HMGB1/TLRs在异氟烷对aSAH后迟发性脑缺血神经保护作用的机制研究

The delayed cerebral ischemia (DCI) is the main cause of neural damage after aneurysmal subarachnoid hemorrhage (aSAH). Recent findings show that iso?urane postconditioning (IPC) may attenuate the inflammation after aSAH, and play the neuroprotective role in the pathogenesis of DCI, However, mechanism is unclear. Our previous studies have found that IPC inhibit the expression of HMGB1 in the cerebrospinal fluid and brain tissue of aSAH model. Accordingly, we hypothesized that IPC may play a neuroprotective role in the pathogenesis of DCI in aSAH via HMGB1 and its receptor (RAGE, TLR2 / 4) pathway. In this project, by establishing SAH animal model and using morphological, molecular biology, CT brain perfusion imaging and behavioral techniques, we aim to explore the following problems, including (1) the effect of IPC in the expression of HMGB1 and its receptor in the central nervous system of aSAH model ; (2) the effect of IPC in cerebral perfusion, neuronal apoptosis and animal behavior of aSAH model. Through research, we will initially clarify the neuroprotective mechanism of isoflurane by HMGB1 receptor pathway in the pathogenesis and progression of DCI after aSAH, and will provide a new strategy for the clinical treatment of DCI after aSAH.

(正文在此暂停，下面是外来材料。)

==> 02-22: inputs <==
==> flow/design.v <==
module pit_counter(
    input             clk,
    input             rst_n,
    input             clock,
    input             gate,
    output reg        out,
    input       [7:0] data_in,
    input             set_control_mode,
    input             latch_count,
    input             latch_status,
    input             write,
    input             read,
    output      [7:0] data_out
);
reg [2:0] mode;
always @(posedge clk) begin
    if(rst_n == 1'b0)         mode <= 3'd2;
    else if(set_control_mode) mode <= data_in[3:1];
end
reg bcd;
always @(posedge clk) begin
    if(rst_n == 1'b0)         bcd <= 1'd0;
    else if(set_control_mode) bcd <= data_in[0];
end
reg [1:0] rw_mode;
always @(posedge clk) begin
    if(rst_n == 1'b0)         rw_mode <= 2'd1;
    else if(set_control_mode) rw_mode <= data_in[5:4];
end
reg [7:0] counter_l;
always @(posedge clk) begin
    if(rst_n == 1'b0)                               counter_l <= 8'd0;
    else if(set_control_mode)                       counter_l <= 8'd0;
    else if(write && rw_mode == 2'd3 && ~msb_write) counter_l <= data_in;
    else if(write && rw_mode == 2'd1)               counter_l <= data_in;
end
reg [7:0] counter_m;
always @(posedge clk) begin
    if(rst_n == 1'b0)                               counter_m <= 8'd0;
    else if(set_control_mode)                       counter_m <= 8'd0;
    else if(write && rw_mode == 2'd3 && msb_write)  counter_m <= data_in;
    else if(write && rw_mode == 2'd2)               counter_m <= data_in;
end
reg [7:0] output_l;
always @(posedge clk) begin
    if(rst_n == 1'b0)                       output_l <= 8'd0;
    else if(latch_count && ~output_latched) output_l <= counter[7:0];
    else if(~output_latched)                output_l <= counter[7:0];
end
reg [7:0] output_m;
always @(posedge clk) begin
    if(rst_n == 1'b0)                       output_m <= 8'd0;
    else if(latch_count && ~output_latched) output_m <= counter[15:8];
    else if(~output_latched)                output_m <= counter[15:8];
end
reg output_latched;
always @(posedge clk) begin
    if(rst_n == 1'b0)                               output_latched <= 1'b0;
    else if(set_control_mode)                       output_latched <= 1'b0;
    else if(latch_count)                            output_latched <= 1'b1;
    else if(read && (rw_mode != 2'd3 || msb_read))  output_latched <= 1'b0;
end
reg null_counter;
always @(posedge clk) begin
    if(rst_n == 1'b0)                                null_counter <= 1'b0;
    else if(set_control_mode)                        null_counter <= 1'b1;
    else if(write && (rw_mode != 2'd3 || msb_write)) null_counter <= 1'b1;
    else if(load)                                    null_counter <= 1'b0;
end
reg msb_write;
always @(posedge clk) begin
    if(rst_n == 1'b0)                       msb_write <= 1'b0;
    else if(set_control_mode)               msb_write <= 1'b0;
    else if(write_pulse && rw_mode == 2'd3) msb_write <= ~msb_write;
end
reg msb_read;
always @(posedge clk) begin
    if(rst_n == 1'b0)                      msb_read <= 1'b0;
    else if(set_control_mode)              msb_read <= 1'b0;
    else if(read_pulse && rw_mode == 2'd3) msb_read <= ~msb_read;
end
reg [7:0] status;
always @(posedge clk) begin
    if(rst_n == 1'b0)                        status <= 8'd0;
    else if(latch_status && ~status_latched) status <= { out, null_counter, rw_mode, mode, bcd };
end
reg status_latched;
always @(posedge clk) begin
    if(rst_n == 1'b0)           status_latched <= 1'b0;
    else if(set_control_mode)   status_latched <= 1'b0;
    else if(latch_status)       status_latched <= 1'b1;
    else if(read)               status_latched <= 1'b0;
end
assign data_out =
    (status_latched)               ? status   :
    (rw_mode == 2'd3 && ~msb_read) ? output_l :
    (rw_mode == 2'd3 &&  msb_read) ? output_m :
    (rw_mode == 2'd1)              ? output_l :
                                     output_m;
reg two_byte_write;
always @(posedge clk) begin
    if(rst_n == 1'b0)                 two_byte_write <= 1'b0;
    else if(write && rw_mode == 2'd3) two_byte_write <= 1'b1;
    else if(set_control_mode || load) two_byte_write <= 1'b0;
end
reg set_control_mode_last;
always @(posedge clk) set_control_mode_last <= set_control_mode;
reg set_control_mode_pulse;
always @(posedge clk) set_control_mode_pulse <= set_control_mode_last & ~set_control_mode;
reg write_last;
always @(posedge clk) write_last <= write;
reg write_pulse;
always @(posedge clk) write_pulse <= write_last & ~write;
reg read_last;
always @(posedge clk) read_last <= read;
reg read_pulse;
always @(posedge clk) read_pulse <= read_last & ~read;
reg clock_last;
always @(posedge clk) clock_last <= clock;
reg clock_pulse;
always @(posedge clk) clock_pulse <= clock_last & ~clock;
reg gate_last;
always @(posedge clk) gate_last <= gate;
reg gate_sampled;
always @(posedge clk) begin
    if(rst_n == 1'b0)             gate_sampled <= 1'b0;
    else if(~clock_last && clock) gate_sampled <= gate;
end
reg trigger;
always @(posedge clk) begin
    if(rst_n == 1'b0)             trigger <= 1'b0;
    else if(~gate_last && gate)   trigger <= 1'b1;
    else if(~clock_last && clock) trigger <= 1'b0;
end
reg trigger_sampled;
always @(posedge clk) begin
    if(rst_n == 1'b0)            trigger_sampled <= 1'b0;
    else if(~clock_last & clock) trigger_sampled <= trigger;
end
always @(posedge clk) begin
    if(rst_n == 1'b0)                                                 out <= 1'b1;
    else if(set_control_mode_pulse && mode      == 3'd0)              out <= 1'b0;
    else if(set_control_mode_pulse && mode      == 3'd1)              out <= 1'b1;
    else if(set_control_mode_pulse && mode[1:0] == 2'd2)              out <= 1'b1;
    else if(set_control_mode_pulse && mode[1:0] == 2'd3)              out <= 1'b1;
    else if(set_control_mode_pulse && mode      == 3'd4)              out <= 1'b1;
    else if(set_control_mode_pulse && mode      == 3'd5)              out <= 1'b1;
    else if(mode      == 3'd0 && (load || two_byte_write))            out <= 1'b0;
    else if(mode      == 3'd0 && counter == 16'd1 && enable)          out <= 1'b1;
    else if(mode      == 3'd1 && load)                                out <= 1'b0;
    else if(mode      == 3'd1 && counter == 16'd1 && enable)          out <= 1'b1;
    else if(mode[1:0] == 2'd2 && ~gate)                               out <= 1'b1;
    else if(mode[1:0] == 2'd2 && load)                                out <= 1'b1;
    else if(mode[1:0] == 2'd2 && counter == 16'd2 && enable)          out <= 1'b0;
    else if(mode[1:0] == 2'd3 && ~gate)                               out <= 1'b1;
    else if(mode[1:0] == 2'd3 && load && loaded && ~trigger_sampled)  out <= ~out;
    else if(mode      == 3'd4 && counter == 16'd1 && enable)          out <= 1'b0;
    else if(mode      == 3'd4 && counter == 16'd0 && enable)          out <= 1'b1;
    else if(mode      == 3'd5 && counter == 16'd1 && enable)          out <= 1'b0;
    else if(mode      == 3'd5 && counter == 16'd0 && enable)          out <= 1'b1;
end
reg written;
always @(posedge clk) begin
    if(rst_n == 1'b0)                                    written <= 1'b0;
    else if(set_control_mode)                            written <= 1'b0;
    else if(write_pulse && rw_mode != 2'd3)              written <= 1'b1;
    else if(write_pulse && rw_mode == 2'd3 && msb_write) written <= 1'b1;
    else if(load)                                        written <= 1'b0;
end
reg control_set;
always @(posedge clk) begin
    if(rst_n == 1'b0)         control_set <= 1'b0;
    else if(set_control_mode) control_set <= 1'b1;
    else if(load)             control_set <= 1'b0;
end
reg loaded;
always @(posedge clk) begin
    if(rst_n == 1'b0)         loaded <= 1'b0;
    else if(set_control_mode) loaded <= 1'b0;
    else if(load)             loaded <= 1'b1;
end
wire load = 
    (mode      == 3'd0 &&   written) ||                  
    clock_pulse && (
    (mode      == 3'd1 &&   trigger_sampled) ||
    (mode[1:0] == 2'd2 && ((written && control_set) || trigger_sampled || (loaded && gate_sampled && counter == 16'd1))) ||
    (mode[1:0] == 2'd3 && ((written && control_set) || trigger_sampled || (loaded && gate_sampled && counter == ((counter_l[0] & out) ? 16'd0 : 16'd2)))) ||
    (mode      == 3'd4 &&   written) ||
    (mode      == 3'd5 && ((written && control_set) || loaded) && trigger_sampled)
);
wire enable = ~load && loaded && clock_pulse && (
    (mode      == 3'd0 && gate_sampled && ~two_byte_write) ||
    (mode      == 3'd1) ||
    (mode[1:0] == 2'd2 && gate_sampled) ||
    (mode[1:0] == 2'd3 && gate_sampled) ||
    (mode      == 3'd4 && gate_sampled) ||
    (mode      == 3'd5)
);
wire [15:0] counter_minus_1 =
    (bcd && !counter[15:0]) ? 16'h9999 :
    (bcd && !counter[11:0]) ? { counter[15:12] - 1'd1, 12'h999 } :
    (bcd && !counter[7:0])  ? { counter[15:8]  - 1'd1,   8'h99 } :
    (bcd && !counter[3:0])  ? { counter[15:4]  - 1'd1,    4'h9 } :
                                counter - 1'd1;
reg [15:0] counter;
always @(posedge clk) begin
    if(rst_n == 1'b0) counter <= 16'd0;
    else if(load)     counter <= {counter_m, counter_l[7:1], counter_l[0] & (mode[1:0] != 2'd3)};
    else if(enable)   counter <= counter_minus_1 - (mode[1:0] == 2'd3);
end
endmodule
v58:
==> flow/design.v (excerpt) <==
module desiredDrive_reg(
    input clk, rst_n,
    input [11:0] avg_torque,
    input [4:0] cadence,
    input not_pedaling,
    input [12:0] incline,
    input [2:0] scale,
    output logic [11:0] target_curr
);
clock: 14.5 ns
lec_check: 0
abc_area: 0
cap_margin: 15
cell_pad_in_sites_detail_placement: 1
core_margin: 8
core_utilization: 39
cts_cluster_diameter: 198
cts_cluster_size: 43
gpl_routability_driven: 0
gpl_timing_driven: 1
max_routing_layer: met4
place_density_lb_addon: 0.21
setup_slack_margin: 2.67
slew_margin: 35
tns_end_percent: 90
run.sh (not shown) runs the stock make flow with config.mk's settings and CLKGATE_MAP_FILE=.
v58 ended with every stage complete and zero timing, DRC or antenna violations.
## Diff of input files: v51 against v58
==> flow/config.mk <==
export PLATFORM = sky130hd
export DESIGN_NAME = desiredDrive_reg
export DESIGN_NICKNAME = desiredDrive_reg
export VERILOG_FILES = /design/flow/design.v
export SDC_FILE = /design/flow/constraint.sdc
export NUM_CORES = 4
export LEC_CHECK = 0
export ABC_AREA = 0
export CAP_MARGIN = 40
export CORE_MARGIN = 2
export CORE_UTILIZATION = 72
export CTS_CLUSTER_SIZE = 86
export GPL_ROUTABILITY_DRIVEN = 1
export GPL_TIMING_DRIVEN = 1
export MAX_ROUTING_LAYER = met4
export PLACE_DENSITY = 0.38
export SLEW_MARGIN = 35
export TNS_END_PERCENT = 90
==> flow/constraint.sdc <==
create_clock -name core_clock -period 11.6 [get_ports {clk}]
set_input_delay 2.3200 -clock core_clock [delete_from_list [all_inputs] [get_ports {clk}]]
set_output_delay 2.3200 -clock core_clock [all_outputs]
set_load 0.01 [all_outputs]
## What came out
- Taking v58 as the reference, in v51 horizontal extent of the die shows a reduction of 31%, clock skew shows no meaningful change, clock-buffer cell count shows a reduction of 1, wire length shows a reduction of 17%, max-cap check violation count shows no meaningful change.
- The run showing the smaller post-route cell area is v51.
- Comparing v51 and v58, detailed-route vias per instance is lower on v58.
- v51: register area is about 0.32% lower than what v58 reported.
- Of v51 and v58, the higher final HPWL from detailed placement belongs to v58.
- Lower worst hold slack among v51 and v58: v51
- Reported for v51 and v58, summed instance area of the synthesized netlist turned out identical to the last digit.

迟发性脑缺血(DCI)是动脉瘤蛛网膜下腔出血（aSAH）神经损伤的主要原因。最新研究显示，异氟烷后处理（IPC）通过干预aSAH后炎症反应在DCI的病理过程中发挥神经保护作用，但其机制尚不清楚。我们前期研究发现，IPC可抑制aSAH模型脑脊液和脑组织中HMGB1的表达。据此，我们推测IPC可能通过HMGB1及其受体（RAGE、TLR2/4）通路在aSAH后DCI的病理过程中发挥神经保护作用。在本项目中，我们以SAH动物模型为研究对象，采用形态学、分子生物学、CT脑灌注成像、行为学等技术，探讨:（1）IPC对aSAH模型中枢神经系统HMGB1及其受体时空表达的影响；（2）IPC通过HMGB1通路对aSAH后脑血流灌注、神经元凋亡以及动物行为的影响。通过研究，将初步阐明异氟烷通过HMGB1及受体通路在aSAH后DCI病理进展中的神经保护机制，为aSAH后DCI的临床治疗提供新策略。